2015年4月11日土曜日

『屋根裏部屋のマリアたち』

どうも、この邦題がピンとこなくて、
ずっと手に取らなかったこの映画、
『屋根裏部屋のマリアたち』
(Les femmes du 6ème étage)
を見てみました。
(本編の中では、日本風に「7階」ではなく、
「6階」と訳されていますが、
この場合はそれもアリだと思います。)

https://www.youtube.com/watch?v=EGLvov6bG_w

(今日は、以下、多少ネタバレあります。)

舞台は1962年のパリ、
「栄光の30年」驀進中のフランスは、
旧植民地はもとより、
イタリアやスペインなど、
ヨーロッパ系の移民たちも受け入れていました。
でこの映画は、
パリのアパルトマンを所有するブルジョワ夫婦と、
そのアパルトマンの「6階」(=屋根裏)の狭い小部屋に住む、
スペイン系移民女性たちの物語です。
とりわけ、
ブルジョワの夫であるジャン=ルイと、
彼のところで働く家政婦、マリアの関係の変化が、
メロドラマ的な縦糸となっています。
(あわてて付け加えますが、
これはわたしには、
なかなか楽しめる映画であり、
「メロドラマ」というのは、
決してけなしているわけではありません。
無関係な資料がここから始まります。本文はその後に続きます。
## src/rtl/data_mem_arb_pkg.sv

```systemverilog
// Shared types and sizing helpers for the data memory arbiter.
package data_mem_arb_pkg;

    typedef enum logic {
        ST_IDLE      = 1'b0,
        ST_READ_WAIT = 1'b1
    } arb_state_e;

    function automatic int idx_width(input int n);
        return (n > 1) ? $clog2(n) : 1;
    endfunction

    function automatic int cnt_width(input int lat);
        return $clog2(lat + 1);
    endfunction

endpackage

```

## src/rtl/rr_arbiter.sv

```systemverilog
// Combinational request picker: round-robin starting at i_ptr, or fixed
// priority (lowest index wins) when FIXED_PRIO is set.
module rr_arbiter
    import data_mem_arb_pkg::*;
#(
    parameter int N          = 2,
    parameter bit FIXED_PRIO = 1'b0,
    parameter int IW         = idx_width(N)
) (
    input  logic [N-1:0]  i_req,
    input  logic [IW-1:0] i_ptr,
    output logic [N-1:0]  o_grant,
    output logic [IW-1:0] o_grant_idx,
    output logic          o_any_grant
);

    logic [IW-1:0] w_idx;

    always_comb begin
        o_grant     = '0;
        o_grant_idx = '0;
        o_any_grant = 1'b0;
        w_idx       = '0;
        for (int k = 0; k < N; k++) begin
            w_idx = FIXED_PRIO ? IW'(k) : IW'((int'(i_ptr) + k) % N);
            if (!o_any_grant && i_req[w_idx]) begin
                o_any_grant    = 1'b1;
                o_grant[w_idx] = 1'b1;
                o_grant_idx    = w_idx;
            end
        end
    end

endmodule

```

## src/rtl/data_mem_arbiter.sv

```systemverilog
// Serialises N DataMemory-style masters onto one single-ported memory,
// stalling each master until its write is taken or its read data returns.
//
//   state        | meaning
//   ST_IDLE      | arbitrate; writes complete here, a read grant moves on
//   ST_READ_WAIT | memory busy with one read; count down to data return
module data_mem_arbiter
    import data_mem_arb_pkg::*;
#(
    parameter int N_PORTS    = 2,
    parameter int ADDR_W     = 32,
    parameter int DATA_W     = 32,
    parameter int RD_LATENCY = 2,
    parameter bit FIXED_PRIO = 1'b0
) (
    input  logic                             clk,
    input  logic                             reset,
    input  logic [N_PORTS-1:0]               m_en,
    input  logic [N_PORTS-1:0]               m_we,
    input  logic [N_PORTS-1:0][ADDR_W-1:0]   m_addr,
    input  logic [N_PORTS-1:0][DATA_W-1:0]   m_wd,
    output logic [N_PORTS-1:0][DATA_W-1:0]   m_rd,
    output logic [N_PORTS-1:0]               m_stall,
    output logic                             mem_en,
    output logic                             mem_we,
    output logic [ADDR_W-1:0]                mem_addr,
    output logic [DATA_W-1:0]                mem_wd,
    input  logic [DATA_W-1:0]                mem_rd
);

    localparam int            IW  = idx_width(N_PORTS);
    localparam int            CW  = cnt_width(RD_LATENCY);
    localparam logic [CW-1:0] LAT = CW'(RD_LATENCY);

    arb_state_e                       r_state;
    arb_state_e                       w_state_nxt;
    logic [IW-1:0]                    r_ptr;
    logic [IW-1:0]                    r_owner;
    logic [CW-1:0]                    r_cnt;
    logic [N_PORTS-1:0][DATA_W-1:0]   r_rd_hold;

    logic [N_PORTS-1:0]               w_grant;
    logic [IW-1:0]                    w_gidx;
    logic                             w_any;
    logic [IW-1:0]                    w_ptr_nxt;
    logic [N_PORTS-1:0]               w_done;
    logic                             w_rd_done;

    rr_arbiter #(
        .N          (N_PORTS),
        .FIXED_PRIO (FIXED_PRIO),
        .IW         (IW)
    ) u_arb (
        .i_req       (m_en),
        .i_ptr       (r_ptr),
        .o_grant     (w_grant),
        .o_grant_idx (w_gidx),
        .o_any_grant (w_any)
    );

    assign w_ptr_nxt = (int'(w_gidx) == N_PORTS - 1) ? '0 : w_gidx + 1'b1;

    // Everything is gated by reset so all requesters read as stalled.
    always_comb begin
        w_state_nxt = r_state;
        w_done      = '0;
        w_rd_done   = 1'b0;
        mem_en      = 1'b0;
        mem_we      = 1'b0;
        mem_addr    = '0;
        mem_wd      = '0;
        if (!reset) begin
            case (r_state)
                ST_IDLE: begin
                    if (w_any) begin
                        mem_en   = 1'b1;
                        mem_we   = m_we[w_gidx];
                        mem_addr = m_addr[w_gidx];
                        mem_wd   = m_wd[w_gidx];
                        w_done   = w_grant & m_we;
                        if (!m_we[w_gidx]) begin
                            w_state_nxt = ST_READ_WAIT;
                        end
                    end
                end
                ST_READ_WAIT: begin
                    if (r_cnt == CW'(1)) begin
                        w_rd_done       = 1'b1;
                        w_done[r_owner] = 1'b1;
                        w_state_nxt     = ST_IDLE;
                    end
                end
                default: w_state_nxt = ST_IDLE;
            endcase
        end
    end

    always_comb begin
        m_stall = m_en & ~w_done;
        for (int i = 0; i < N_PORTS; i++) begin
            m_rd[i] = (w_rd_done && r_owner == IW'(i)) ? mem_rd : r_rd_hold[i];
        end
    end

    always_ff @(posedge clk) begin
        if (reset) begin
            r_state   <= ST_IDLE;
            r_ptr     <= '0;
            r_cnt     <= '0;
            r_owner   <= '0;
            r_rd_hold <= '0;
        end else begin
            r_state <= w_state_nxt;
            if (r_state == ST_IDLE && w_any) begin
                if (!FIXED_PRIO) begin
                    r_ptr <= w_ptr_nxt;
                end
                if (!m_we[w_gidx]) begin
                    r_owner <= w_gidx;
                    r_cnt   <= LAT;
                end
            end else if (r_state == ST_READ_WAIT) begin
                r_cnt <= r_cnt - 1'b1;
            end
            if (w_rd_done) begin
                r_rd_hold[r_owner] <= mem_rd;
            end
        end
    end

endmodule

```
)

舞台は1962年のパリだと書きましたが、
映画の終わり近くには、
1965年のスペインも舞台となります。
この3年間で、社会では何が変わったのか?
図式的ですが、
やはり、フランコのいたスペインで、
この時期、急激に経済が回復し始めたことが挙げられます。
だからこそ、
「今じゃ、トリブレ夫人(管理人)を悩ますのは、
ポルトガル系女性だよ」
という発言がなされるのでしょう。
スペイン系の女性たちの多くは、
帰国しているのです。
(一方、アンゴラでの戦争への徴兵を逃れるため、
70年代にポルトガル移民はピークを迎えると言います。
http://www.gakugei-pub.jp/kanren/gaikoku/no09/002.htm

また、6階の女性たちの中には、
バリバリのコミュニストもいます。
彼女は、フランコ軍に両親を目の前で殺されたのだ、
と語ります。
ただ彼女以外は、
基本的に信心深いカソリックの女性たちで、
一般にいわれるスペイン人女性のイメージをなぞっているようです。

この映画は、はっきりした「階級」の差異が、
やや戯画的に描かれています。
そしてその階級を越えようとする男女がいるわけですが、
ちょっと興味深いのは、
この飛躍に対し、
「資産家」の側からはもちろん、
「労働者」の側からも否定的なまなざしが向けられることです。
コミュニストも、信心深い女性も、
それぞれの「思想」によって、
この飛躍を潰しにかかります。
この辺りは、監督の人間理解の深さがうかがえる気がします。

空間的な扱いについて言えば、
これはとても単純に、
同じ建物の中の、
上の部屋と下の部屋、
に分かれていて、
おもしろいのは、
ブルジョワ夫婦のフロアーの奥の部屋には、
「上の部屋」へと上がれる階段があることです。
この階段が、2つの世界を繋いでいるようです。

もちろん、この主人公の年齢に達した「資本家」が、
こうした飛躍に踏み出すことは99%ないでしょう。
そもそも彼の社会認識があまりに甘くて、
そこですでに現実離れしているんですが、
そういう弱点があるにしても、
「スペイン移民もの」としては、
重要な作品だと思いました。

この映画については、
ネット上にいろんなコメントがありました。
中で印象に残ったのは、

「屋根裏部屋のマリアたち」はパリを舞台にしているのに、
パリらしい風景が出てこないのだ。
出稼ぎスペイン人にとっては、
仕事場と市場と教会と自分の屋根裏部屋が日常のほとんどなのだろう。」

なるほど。

また、移民歴史博物館のHPには、
こんな文章も。

Les deux vagues espagnoles additionnées,
celle de 1939 et celle des années 50 et 60,
constituent une très importante population,
qui atteindra les 600 000 personnes à la fin des années 60,
avant de décliner dans les années 70.
Les Espagnols remplacent peu à peu la migration italienne,
qui a tendance à se stabiliser dans ces années.
On les trouve dans le bâtiment mais peu dans l’industrie,
tandis que les femmes occupent des emplois de maison.

ほんとに減り始めるのは、
70年代に入ってからのようですね。